Прежде чем даже поняла, что делаю, я протянула ему руку.

Тишина, возникшая между нами и этими пятьюдесятью сантиметрами физического пространства, казалась нескончаемой, практически вечной. Прошло две секунды с того момента, как я протянула руку, и его рука, теплая, с длинными пальцами и широкой ладонью, соединилась с моей.

Я смотрела на его челюсть, пока мы пожимали руки… что бы это ни было, мы их пожимали.

Казалось, что все в порядке, или, по крайней мере, будет.

Но я знала, что всё всегда кажется прекрасным, пока внезапно не происходит обратное.

* * *

Мой телефон зазвонил в тот момент, когда я вышла из микроавтобуса, как только мы вернулись в офис команды. На экране промелькнул номер, который я не узнала, но все равно ответила на звонок:

– Алло?

– Мисс Касильяс?

– Да?

– Я звоню из офиса мистера Кордеро. – Женщина представилась. Ее звали миссис Брокавски. – Сможете ли вы подойти в офис в течение часа?

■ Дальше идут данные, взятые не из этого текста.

`config.mk`:
```
export PLATFORM = sky130hd
export DESIGN_NAME = nspe_div
export DESIGN_NICKNAME = d
export VERILOG_FILES = /design/src/nspe_pkg.sv /design/src/nspe_div.sv
export SDC_FILE = /design/constraint.sdc
export NUM_CORES = 1
export LEC_CHECK = 0
export BUFFER_PORTS_ARGS = -buffer_cell sky130_fd_sc_hd__buf_4
export CAP_MARGIN = 25
export CORE_MARGIN = 1
export CORE_UTILIZATION = 60
export CTS_BUF_LIST = sky130_fd_sc_hd__clkbuf_4 sky130_fd_sc_hd__clkbuf_8
export DETAILED_ROUTE_END_ITERATION = 16
export GPL_TIMING_DRIVEN = 0
export HOLD_SLACK_MARGIN = 0.06
export PLACE_DENSITY = 0.86
export SLEW_MARGIN = 25
export SYNTH_ARGS = -nofsm -noshare
export SYNTH_HDL_FRONTEND = slang
export SYNTH_SLANG_ARGS = --single-unit
```
`constraint.sdc`:
```
create_clock -name aclk -period 11.1 [get_ports aclk]
set_input_delay 2.22 -clock aclk [delete_from_list [all_inputs] [get_ports aclk]]
set_output_delay 2.22 -clock aclk [all_outputs]
set_load 0.03 [all_outputs]
```
--- config.mk ---
export PLATFORM = sky130hd
export DESIGN_NAME = ising_metropolis_spin_flip
export DESIGN_NICKNAME = d
export VERILOG_FILES = /design/src/rtl/ims_pkg.sv /design/src/rtl/ims_ram.sv /design/src/rtl/ims_eval.sv /design/src/rtl/ising_metropolis_spin_flip.sv
export SDC_FILE = /design/constraint.sdc
export NUM_CORES = 2
export LEC_CHECK = 0
export ABC_CLOCK_PERIOD_IN_PS = 8940
export BUFFER_PORTS_ARGS = -buffer_cell sky130_fd_sc_hd__buf_2
export CORE_ASPECT_RATIO = 1.5
export CORE_UTILIZATION = 46
export CTS_CLUSTER_DIAMETER = 60
export DETAILED_ROUTE_END_ITERATION = 8
export HOLD_SLACK_MARGIN = 0.06
export PLACE_DENSITY = 0.7
export RECOVER_POWER = 25
export SYNTH_ARGS = -nofsm -noshare
export SYNTH_HDL_FRONTEND = slang
export SYNTH_HIERARCHICAL = 1
export SYNTH_SLANG_ARGS = --single-unit
--- constraint.sdc ---
create_clock -name clk -period 8.94 [get_ports clk]
set_input_delay 0.447 -clock clk [delete_from_list [all_inputs] [get_ports clk]]
set_output_delay 0.447 -clock clk [all_outputs]
set_load 0.03 [all_outputs]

Не нужно быть гением, чтобы понимать, что встреча с генеральным директором – это нехорошо. Особенно, когда у вас с этим генеральным директором не самые лучшие отношения в мире. Но что я могла ответить? Нет, спасибо?

– Я могу прийти примерно через десять минут, – согласилась я, скривившись.

– Отлично, скоро увидимся.

– Отлично, – сказала я, чуть не ударив себя телефоном по лицу, когда закончила вызов. Если и был один человек, с которым я ненавидела разговаривать, так это мистер Карлос Кордеро, генеральный директор «Пайперс» и огромный засранец.

Фантастика.

* * *

– Он ждет вас, – сказала миссис Брокавски, провожая меня в кабинет, в котором за эти годы я бывала всего три раза. Я улыбнулась ей больше из вежливости, чем по желанию – она не была самым дружелюбным человеком в мире – и вошла в кабинет площадью, как минимум, сто двадцать квадратных метров, с мебелью, которая стоит больше, чем я заработала за год. За массивным столом из красного дерева сидел аргентинец пятидесяти с лишним лет, который своей стрижкой в стиле молодого Элвиса и сшитым на заказ костюмом напоминал мне босса мафии 50-х годов.

Мне он казался похожим на хорька. Он был хорьком, который мог сделать с моей карьерой все, что угодно.

– Добрый день, мистер Кордеро, – сказала я, после того как его помощник закрыла дверь, и я встала рядом со стулом.

Пожилой мужчина перегнулся через стол и пожал мне руку, глядя на командные спортивные штаны, которые я натянула поверх формы.

– Мисс Касильяс, – сказал он, наконец, снова заняв свое место и жестом показывая мне, чтобы я тоже села.

Не было смысла ходить вокруг да около, не так ли? Я спросила, положив руки на бедра:

– Что я могу сделать для вас?

Он приподнял ухоженную бровь – клянусь, он регулярно натирал их воском – и постучал ногтями по поверхности стола.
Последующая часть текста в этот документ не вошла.